■ Directions ■
For this exercise, copy out each line of the material below that includes "assign".

■ Input data ■
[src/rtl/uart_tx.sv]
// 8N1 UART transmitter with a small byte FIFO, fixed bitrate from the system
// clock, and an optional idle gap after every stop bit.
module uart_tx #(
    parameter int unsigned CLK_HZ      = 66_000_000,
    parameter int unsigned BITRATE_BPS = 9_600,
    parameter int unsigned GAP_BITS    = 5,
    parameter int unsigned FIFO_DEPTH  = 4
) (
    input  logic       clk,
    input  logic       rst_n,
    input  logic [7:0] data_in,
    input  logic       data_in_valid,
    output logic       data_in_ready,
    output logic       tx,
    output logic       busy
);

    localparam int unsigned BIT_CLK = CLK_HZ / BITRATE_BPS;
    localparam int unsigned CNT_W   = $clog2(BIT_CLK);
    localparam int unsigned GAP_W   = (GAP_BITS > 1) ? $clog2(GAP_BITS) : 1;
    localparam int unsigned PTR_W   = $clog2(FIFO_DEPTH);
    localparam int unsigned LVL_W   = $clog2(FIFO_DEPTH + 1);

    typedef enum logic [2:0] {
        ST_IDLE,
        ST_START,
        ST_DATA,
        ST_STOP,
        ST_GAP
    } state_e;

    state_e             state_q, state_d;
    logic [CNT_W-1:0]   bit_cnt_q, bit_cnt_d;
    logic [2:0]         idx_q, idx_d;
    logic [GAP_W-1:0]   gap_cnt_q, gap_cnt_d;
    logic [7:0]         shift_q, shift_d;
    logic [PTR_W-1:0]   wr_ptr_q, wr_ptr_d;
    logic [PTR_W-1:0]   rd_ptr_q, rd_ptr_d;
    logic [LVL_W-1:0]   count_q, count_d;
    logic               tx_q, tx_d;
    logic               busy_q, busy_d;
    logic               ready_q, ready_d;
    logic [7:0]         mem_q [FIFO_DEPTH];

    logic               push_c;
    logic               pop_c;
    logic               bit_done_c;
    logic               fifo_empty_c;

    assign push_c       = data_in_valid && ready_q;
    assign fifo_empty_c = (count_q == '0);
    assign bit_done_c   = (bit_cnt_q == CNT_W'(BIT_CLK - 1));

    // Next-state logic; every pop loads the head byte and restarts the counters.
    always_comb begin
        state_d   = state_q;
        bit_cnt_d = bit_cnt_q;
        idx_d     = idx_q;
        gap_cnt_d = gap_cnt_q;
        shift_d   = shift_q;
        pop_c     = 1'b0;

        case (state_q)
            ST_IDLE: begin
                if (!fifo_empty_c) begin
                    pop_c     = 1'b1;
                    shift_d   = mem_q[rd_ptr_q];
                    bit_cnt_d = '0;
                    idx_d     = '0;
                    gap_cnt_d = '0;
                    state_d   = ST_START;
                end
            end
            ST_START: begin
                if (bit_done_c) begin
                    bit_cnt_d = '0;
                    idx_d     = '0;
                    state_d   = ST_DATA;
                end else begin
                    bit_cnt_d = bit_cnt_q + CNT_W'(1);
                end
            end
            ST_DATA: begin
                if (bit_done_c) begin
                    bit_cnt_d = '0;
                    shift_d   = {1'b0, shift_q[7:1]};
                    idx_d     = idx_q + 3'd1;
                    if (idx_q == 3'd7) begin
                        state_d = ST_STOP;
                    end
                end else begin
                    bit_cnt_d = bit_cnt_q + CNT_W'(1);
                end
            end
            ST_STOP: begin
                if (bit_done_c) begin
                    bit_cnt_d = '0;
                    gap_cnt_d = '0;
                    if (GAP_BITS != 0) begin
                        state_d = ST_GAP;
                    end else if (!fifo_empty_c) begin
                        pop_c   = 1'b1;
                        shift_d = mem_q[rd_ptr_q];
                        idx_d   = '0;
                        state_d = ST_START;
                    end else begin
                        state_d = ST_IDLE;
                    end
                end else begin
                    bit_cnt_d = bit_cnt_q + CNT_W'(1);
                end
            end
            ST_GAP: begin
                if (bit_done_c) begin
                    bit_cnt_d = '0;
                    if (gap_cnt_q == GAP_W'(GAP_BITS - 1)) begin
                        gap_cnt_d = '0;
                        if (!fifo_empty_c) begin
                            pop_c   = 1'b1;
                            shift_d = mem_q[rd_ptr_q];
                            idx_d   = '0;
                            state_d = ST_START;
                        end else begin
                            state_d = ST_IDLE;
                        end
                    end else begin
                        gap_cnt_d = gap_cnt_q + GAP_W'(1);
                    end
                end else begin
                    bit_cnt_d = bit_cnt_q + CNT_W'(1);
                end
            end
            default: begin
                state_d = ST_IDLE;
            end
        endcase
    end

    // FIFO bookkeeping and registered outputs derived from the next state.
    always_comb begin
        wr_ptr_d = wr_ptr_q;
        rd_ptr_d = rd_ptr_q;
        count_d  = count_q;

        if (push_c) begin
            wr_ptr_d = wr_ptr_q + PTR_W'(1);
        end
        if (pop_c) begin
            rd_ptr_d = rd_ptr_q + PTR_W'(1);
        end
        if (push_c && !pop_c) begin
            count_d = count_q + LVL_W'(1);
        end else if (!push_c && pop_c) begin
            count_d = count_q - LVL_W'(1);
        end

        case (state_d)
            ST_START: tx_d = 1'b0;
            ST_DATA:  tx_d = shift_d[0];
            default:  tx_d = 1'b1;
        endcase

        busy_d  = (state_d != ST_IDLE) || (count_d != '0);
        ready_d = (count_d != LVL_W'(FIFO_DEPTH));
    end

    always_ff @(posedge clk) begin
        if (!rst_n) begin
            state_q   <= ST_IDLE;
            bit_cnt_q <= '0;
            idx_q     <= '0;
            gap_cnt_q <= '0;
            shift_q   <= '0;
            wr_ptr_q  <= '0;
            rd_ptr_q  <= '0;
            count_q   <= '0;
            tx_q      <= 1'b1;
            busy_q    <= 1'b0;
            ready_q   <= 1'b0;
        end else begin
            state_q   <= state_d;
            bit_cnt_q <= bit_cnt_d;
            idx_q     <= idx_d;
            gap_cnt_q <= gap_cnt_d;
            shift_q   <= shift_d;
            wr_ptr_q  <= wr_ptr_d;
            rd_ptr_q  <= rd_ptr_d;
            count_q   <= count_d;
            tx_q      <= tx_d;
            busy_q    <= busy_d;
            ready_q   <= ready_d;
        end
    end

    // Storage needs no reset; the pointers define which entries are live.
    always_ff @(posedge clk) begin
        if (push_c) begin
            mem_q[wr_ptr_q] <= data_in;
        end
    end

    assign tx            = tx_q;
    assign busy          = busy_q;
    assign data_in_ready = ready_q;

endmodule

■ Solution for this problem ■
    assign push_c       = data_in_valid && ready_q;
    assign fifo_empty_c = (count_q == '0);
    assign bit_done_c   = (bit_cnt_q == CNT_W'(BIT_CLK - 1));
    assign tx            = tx_q;
    assign busy          = busy_q;
    assign data_in_ready = ready_q;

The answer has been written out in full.